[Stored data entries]
____

--- src/rtl/pipelined_adder_sub_pkg.sv ---
// Shared configuration for the pipelined adder/subtractor: default geometry,
// stage-count derivation and the width/chunk consistency check.
package pipelined_adder_sub_pkg;

    localparam int DEF_WIDTH = 32;
    localparam int DEF_CHUNK = 8;

    function automatic int calc_stages(input int width, input int chunk);
        return width / chunk;
    endfunction

    // A usable geometry needs a whole number of chunks and at least one stage.
    function automatic bit geometry_ok(input int width, input int chunk);
        return (chunk > 0) && (width >= chunk) && ((width % chunk) == 0);
    endfunction

endpackage

--- src/rtl/full_adder.sv ---
// Existing 1-bit full adder cell; the building block of every chunk adder.
module full_adder (
    input  logic a,
    input  logic b,
    input  logic ci,
    output logic s,
    output logic co
);

    assign s  = a ^ b ^ ci;
    assign co = (a & b) | (ci & (a ^ b));

endmodule

--- src/rtl/pipelined_adder_sub_add_chunk.sv ---
// Combinational CHUNK-bit ripple adder; one instance resolves one pipeline stage.
module add_chunk
    import pipelined_adder_sub_pkg::*;
#(
    parameter int CHUNK = DEF_CHUNK
) (
    input  logic [CHUNK-1:0] a_i,
    input  logic [CHUNK-1:0] b_i,
    input  logic             ci_i,
    output logic [CHUNK-1:0] s_o,
    output logic             co_o
);

    logic [CHUNK:0] carry;

    assign carry[0] = ci_i;

    for (genvar i = 0; i < CHUNK; i++) begin : g_bit
        full_adder u_fa (
            .a  (a_i[i]),
            .b  (b_i[i]),
            .ci (carry[i]),
            .s  (s_o[i]),
            .co (carry[i+1])
        );
    end

    assign co_o = carry[CHUNK];

endmodule

--- src/rtl/pipelined_adder_sub.sv ---
// WIDTH-bit add/subtract with the carry chain cut into CHUNK-bit register stages,
// valid/ready on both sides and a single global advance (stall) signal.
module pipelined_adder_sub
    import pipelined_adder_sub_pkg::*;
#(
    parameter int WIDTH = DEF_WIDTH,
    parameter int CHUNK = DEF_CHUNK
) (
    input  logic             clk,
    input  logic             rst_n,
    input  logic             in_valid,
    output logic             in_ready,
    input  logic [WIDTH-1:0] a,
    input  logic [WIDTH-1:0] b,
    input  logic             cin,
    input  logic             sub,
    output logic             out_valid,
    input  logic             out_ready,
    output logic [WIDTH-1:0] sum,
    output logic             cout,
    output logic             ovf
);

    localparam int STAGES = calc_stages(WIDTH, CHUNK);
    localparam int LAST   = STAGES - 1;

    if (!geometry_ok(WIDTH, CHUNK)) begin : g_bad_geometry
        $error("pipelined_adder_sub: WIDTH must be a non-zero multiple of CHUNK");
    end

    // Per-stage inputs: element 0 is the prepared port data, element k>0 is
    // the register bank written by stage k-1.
    logic [WIDTH-1:0] a_st [STAGES];
    logic [WIDTH-1:0] b_st [STAGES];
    logic [WIDTH-1:0] s_st [STAGES];
    logic             c_st [STAGES];
    logic             v_st [STAGES];

    logic [WIDTH-1:0] s_nx [STAGES];
    logic             c_nx [STAGES];

    logic             adv;
    logic             out_valid_q;
    logic [WIDTH-1:0] sum_q;
    logic             cout_q;
    logic             ovf_q;
    logic             ovf_d;

    // Bubbles are never collapsed: the whole pipe moves or the whole pipe holds.
    assign adv      = !out_valid_q || out_ready;
    assign in_ready = adv;

    assign a_st[0] = a;
    assign b_st[0] = sub ? ~b : b;
    assign s_st[0] = '0;
    assign c_st[0] = sub ? ~cin : cin;
    assign v_st[0] = in_valid;

    for (genvar k = 0; k < STAGES; k++) begin : g_stage
        logic [CHUNK-1:0] chunk_s;
        logic [WIDTH-1:0] s_d;

        add_chunk #(.CHUNK(CHUNK)) u_add (
            .a_i  (a_st[k][k*CHUNK +: CHUNK]),
            .b_i  (b_st[k][k*CHUNK +: CHUNK]),
            .ci_i (c_st[k]),
            .s_o  (chunk_s),
            .co_o (c_nx[k])
        );

        // Lower chunks already resolved ride along; this stage fills in chunk k.
        always_comb begin
            s_d                    = s_st[k];
            s_d[k*CHUNK +: CHUNK]  = chunk_s;
        end

        assign s_nx[k] = s_d;

        if (k < LAST) begin : g_reg
            logic             v_q;
            logic             c_q;
            logic [WIDTH-1:0] a_q;
            logic [WIDTH-1:0] b_q;
            logic [WIDTH-1:0] s_q;

            // NOTE: datapath registers are reset alongside the valid bits so no
            // X from power-up can ever reach sum/cout/ovf, even on a bubble.
            always_ff @(posedge clk or negedge rst_n) begin
                if (!rst_n) begin
                    v_q <= 1'b0;
                    c_q <= 1'b0;
                    a_q <= '0;
                    b_q <= '0;
                    s_q <= '0;
                end else if (adv) begin
                    // NOTE: non-blocking assignments so every stage samples the
                    // pre-edge value of its predecessor, giving a true shift.
                    v_q <= v_st[k];
                    c_q <= c_nx[k];
                    a_q <= a_st[k];
                    b_q <= b_st[k];
                    s_q <= s_d;
                end
            end

            assign a_st[k+1] = a_q;
            assign b_st[k+1] = b_q;
            assign s_st[k+1] = s_q;
            assign c_st[k+1] = c_q;
            assign v_st[k+1] = v_q;
        end
    end

    // Operand sign bits are still present in the last stage's operand bank.
    assign ovf_d = (a_st[LAST][WIDTH-1] == b_st[LAST][WIDTH-1]) &&
                   (s_nx[LAST][WIDTH-1] != a_st[LAST][WIDTH-1]);

    always_ff @(posedge clk or negedge rst_n) begin
        if (!rst_n) begin
            out_valid_q <= 1'b0;
            sum_q       <= '0;
            cout_q      <= 1'b0;
            ovf_q       <= 1'b0;
        end else if (adv) begin
            out_valid_q <= v_st[LAST];
            sum_q       <= s_nx[LAST];
            cout_q      <= c_nx[LAST];
            ovf_q       <= ovf_d;
        end
    end

    assign out_valid = out_valid_q;
    assign sum       = sum_q;
    assign cout      = cout_q;
    assign ovf       = ovf_q;

endmodule

--- config.mk ---
export PLATFORM = sky130hd
export DESIGN_NAME = pipelined_adder_sub
export DESIGN_NICKNAME = d
export VERILOG_FILES = /design/src/rtl/pipelined_adder_sub_pkg.sv /design/src/rtl/full_adder.sv /design/src/rtl/pipelined_adder_sub_add_chunk.sv /design/src/rtl/pipelined_adder_sub.sv
export SDC_FILE = /design/constraint.sdc
export NUM_CORES = 1
export LEC_CHECK = 0
export ABC_AREA = 1
export ABC_CLOCK_PERIOD_IN_PS = 4700
export CAP_MARGIN = 25
export CORE_MARGIN = 2
export CORE_UTILIZATION = 55
export DETAILED_ROUTE_END_ITERATION = 6
export PLACE_DENSITY = 0.8
export RECOVER_POWER = 25
export SYNTH_ARGS = -nofsm -noshare
export SYNTH_HDL_FRONTEND = slang
export SYNTH_HIERARCHICAL = 1
export SYNTH_SLANG_ARGS = --single-unit
--- constraint.sdc ---
create_clock -name clk -period 4.7 [get_ports clk]
set_clock_uncertainty 0.15 [all_clocks]
set_input_delay 0.94 -clock clk [delete_from_list [all_inputs] [get_ports clk]]
set_output_delay 0.94 -clock clk [all_outputs]
set_load 0.01 [all_outputs]
-- Word level (Yosys, flattened, before mapping)
Cells that the tools add are included.
- input port bits: 70
- register bits: 281
- word-level logic and storage cells: 188
- mux-type cells: 2
- reductions and logical operators: 3
- bitwise operators: 162
- equality and inequality tests: 2
- operator list (operator ; count):
    1-bit bitwise AND ; 64
    1-bit bitwise XOR ; 64
    32-bit two-way mux ; 1
    32-bit inverter ; 1
    1-bit OR ; 32
    1-bit equality test ; 1
    1-bit logical AND ; 1
    1-bit logical NOT ; 1
    1-bit logical OR ; 1
    1-bit two-way mux ; 1
    1-bit inequality test ; 1
    1-bit inverter ; 1

-- Longest topological paths before layout
- depth after elaboration: 19
- mapped depth: 13
- gate-level depth less buffers: 13

-- Modules after synthesis
The synthesis kept the hierarchy.
- modules (own cells, without submodules) (module ; cells each ; times used ; area an instance (µm²)):
    pipelined_adder_sub ; 775 ; 1 ; 7307.0
    full_adder ; 1 ; 32 ; 20.0

-- Least setup slack after synthesis
No wires, ideal clock.
- path type: in2reg
- start: input sub
- end: register g_stage[0].g_reg.s_q[7]
- required time: 4.419 ns
- arrival time: 4.667 ns
- cell stages on the path: 13
- path slack: -0.247 ns
- cell sequence: buf_2 > buf_4 > xor2_1 > fa_1 > fa_1 > fa_1 > fa_1 > fa_1 > fa_1 > fa_1 > fa_1 > nand2_1 > o21ai_0
- RTL lines (what ; RTL line ; text):
    from (decl) ; pipelined_adder_sub.sv:16 ; input logic sub,
    to (signal assigned) ; pipelined_adder_sub.sv:94 ; s_q <= '0;
    to (signal assigned) ; pipelined_adder_sub.sv:102 ; s_q <= s_d;
    to (decl) ; pipelined_adder_sub.sv:84 ; logic [WIDTH-1:0] s_q;

==> results by group <==
Status
  • Run status: finished, violations left
  • Violations in the final reports: max-capacitance violations, max-slew violations

Power and ir drop
  • Standby leakage power: roughly 4.8 nW
  • Combinational fraction of design power: 32.2%
  • Worst vdd rail ir drop: 328 uV
  • Clock network fraction of total power: 26.4%
  • Pwr per Cell Area: 668 nW/um2
  • Pint: 0.00432 W
  • Sw Pwr: about 0.0022 W
  • Sequential group share of total power: 41.4%
  • Sw Ratio: 33.6%

Setup path
  • Class of the most critical setup path: in2reg
  • Category of the worst setup path capture point: register
  • Required time at the endpoint of the critical path: a little under 5000 ps
  • WP data arrival: 4630 ps
  • CP startpoint kind: input port
  • Worst Path Max Fanout: 1

Timing
  • Fin Setup TNS: 0 ps
  • Final worst path period need: about 4500 ps
  • Ratio of final minimum period to clock period: 95.8%
  • Hold slack: 307 ps
  • Final setup violating endpoints: 0
  • Worst max-slew margin expressed relative to the limit: -118%
  • Highest clock frequency the design can meet: 222 MHz
  • Count of pins over their slew limit: 71
  • Setup repair after global routing missed its margin: no
  • Hold Vio Cnt, Final: 0
  • Actual slew at the worst max-slew pin: 3270 ps

GRT
  • Vias in the first global route: 5345
  • First-pass GRT wire length: 26000 um
  • GRT Total Usage: 21.0%
  • Grt ovf: 0
  • Pin count of the biggest net entering global routing: 113
  • Number of antenna violations at the first check in global routing: 0

Finish
  • Ratio of cells with drive above 1 in the final layout: 6.49%
  • Net count reported at finish: 998
  • Synthesis-to-finish area growth: 22.6%
  • Final standard cell utilization of the core: 69.6%
  • Finished Layout Cells: 1089
  • Antenna diode instance count: 0

Die
  • Row count: 43
  • Die Y: 124 um
  • Overall die area: 15400 um2
  • Die Span X: between 100 and 150 um
  • Count of boundary I/O pins: between 100 and 150
  • Initial core utilization: between 50% and 60%
  • Core area: 14000 um2

Drt
  • Total routed wirelength: around 15000 um
  • Routed wirelength normalized by instance count: 13.9 um
  • DRC violation total after the first TritonRoute iteration: between 300 and 400
  • Total number of vias: 5357
  • Via count normalized by instance count: between 4 and 5
  • Remaining antenna violation count after routing: 0
  • Pre-antenna DRT Iters: 5
  • Remaining design rule violation count: 0

Place
  • Global placement routability congestion: roughly 0.80
  • Port Buf Inserts: 105
  • Post-DP HPWL: 9710 um
  • Placed instance count: 1057

Logic synthesis
  • Synthesis Warnings: 6
  • Number of distinct library cells after synthesis: 16
  • Cells taking the most area after synthesis: dfrtp_1, nand2_1, fa_1
  • Count of flip-flops with a built-in enable after synthesis: 0
  • Synthesized area divided by synthesized cell count: 9.85 um2
  • Number of cells produced by synthesis: around 810
  • Syn Nets: 909
  • Leading area contributor after synthesis: dfrtp_1
  • Share of Yosys cell area claimed by the top area cell type: 58.2%
  • Syn Std Cell Area: about 8000 um2
  • Fraction of registers with async set/reset: 100%
  • Top cell types by occurrence after synthesis: nand2_1, dfrtp_1, o21ai_0, inv_1, xor2_1
  • Most numerous cell in the Yosys netlist: nand2_1
  • Seq/Total Area, Yosys: 58.2%
  • Most instantiated flip-flop cell in the synthesis netlist: dfrtp_1
  • Post-synthesis register bit count: 185

CTS
  • Clk sinks: 185
  • CTS root buf: clkbuf_16
  • Clk slew on worst S/H paths: around 70 ps
  • Total number of H-tree levels: 4
  • Clock buffers created by TritonCTS: 17
  • Post-CTS Hold Buffers: 0
  • TritonCTS clock tree: built
  • Setup repair bufs after CTS: 0
  • Count of instances resized after the clock tree is built: 0
  • Number of buffers on the longest clock path: 2
  • Insertion delay to the later sink of the worst-skew pair: 430 ps

Job
  • Number of max-capacitance violations reported: 1

Hold path
  • Worst min-delay path class: reg2reg
==> cell families (layout without fill, tap and decap cells) <==
| family | count (synthesis) | after routing | share of synthesized area, % |
|---|---|---|---|
| adders and majority gates | 32 | 32 | 8.06 |
| buffers and inverters | 95 | 197 | 6.14 |
| DFF | 185 | 185 | 58.2 |
| xor gates and xnor gates | 33 | 33 | 3.64 |
| AOI/OAI and AO/OA | 96 | 96 | 6.52 |
| and+or+nand+nor | 366 | 366 | 17.4 |
==> cell type report <==
cell class	count	area (um2)
well taps	180	225
fillers	1037	4250
repair buffers	114	1130
clock inverters	15	295
inverters	51	196
clock buffers	17	425
multi-input cells	527	2840
flip-flops and latches	185	4630
==> routing by layer <==
metal  track usage (%)  routed length, um
met2              33.2               7370
met4              7.73                326
met3              4.52                630
met5                 0                  0
met1              29.0               6790
==> power by group through the flow <==
stage	sequential, W	combinational [W]	clock (W)
after floorplan	0.00270	0.00130	0
after global placement	0.00268	0.00200	0
after detailed placement	0.00272	0.00208	0
after CTS	0.00270	0.00213	0.00174
after global routing	0.00279	0.00241	0.00180
final	0.00269	0.00209	0.00171
==> critical path: stages <==
cell	delay [ps]
clkdlybuf4s50_1	420
xor2_1	170
fa_1	410
fa_2	350
fa_2	340
fa_2	360
fa_2	350
fa_2	350
fa_2	340
fa_1	430
nand2_1	70
o21ai_0	80
==> final timing paths <==
kind                                          startpoint                  endpoint  slack [ps]  cells after the start
worst min-delay path                g_stage[2].g_reg.v_q                 out_valid         310                      2
worst max register to register  g_stage[2].g_reg.a_q[24]                       ovf         460                     13
worst max-delay path                                b[0]   g_stage[0].g_reg.s_q[7]         200                     12
min in group asynchronous                          rst_n  g_stage[0].g_reg.b_q[21]        1660                      1
max in group asynchronous                          rst_n  g_stage[0].g_reg.b_q[27]         870                      2
worst min register to register      g_stage[2].g_reg.v_q                 out_valid         310                      2
==> per-stage QoR <==
step	area, um2	worst slack, ps	power, W
global placement	9010	-179	0.00469
global route	9740	98.9	0.00699
detailed placement	9030	-250	0.00479
floorplan	7970	26.0	0.00400
CTS	9750	206	0.00657
finish	9740	196	0.00650
==> state kept, by name, indices dropped and copies added, names as in the netlist <==
name and cells:
ovf 1, g_stage.g_reg.v_q 3, sum 32, out_valid 1, g_stage.g_reg.b_q 48, g_stage.g_reg.c_q 3, g_stage.g_reg.s_q 48, g_stage.g_reg.a_q 48
cout 1
==> layout by cell type (no fill, tap or decap), types with 2 or more instances in the layout <==
master	Yosys	final
clkbuf_16	0	17
inv_1	50	50
buf_4	6	7
nor2_1	1	2
fa_2	0	6
o21ai_2	10	10
o21ai_1	2	2
clkinvlp_4	0	5
xor2_1	33	33
bufinv_16	0	8
inv_6	0	2
nand2_1	363	363
clkdlybuf4s50_1	0	103
o21ai_0	84	84
dfrtp_1	185	185
fa_1	32	26
Note: power is estimated with default switching activity, not from simulation.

____

» **What the task asks**
An exact copy of the lines above, from the one containing "export ABC_AREA = 1" down to the one containing "export SYNTH_SLANG_ARGS = --single-unit" and including both, is the whole answer; retype it and nothing else.

» **Solution**
export ABC_AREA = 1
export ABC_CLOCK_PERIOD_IN_PS = 4700
export CAP_MARGIN = 25
export CORE_MARGIN = 2
export CORE_UTILIZATION = 55
export DETAILED_ROUTE_END_ITERATION = 6
export PLACE_DENSITY = 0.8
export RECOVER_POWER = 25
export SYNTH_ARGS = -nofsm -noshare
export SYNTH_HDL_FRONTEND = slang
export SYNTH_HIERARCHICAL = 1
export SYNTH_SLANG_ARGS = --single-unit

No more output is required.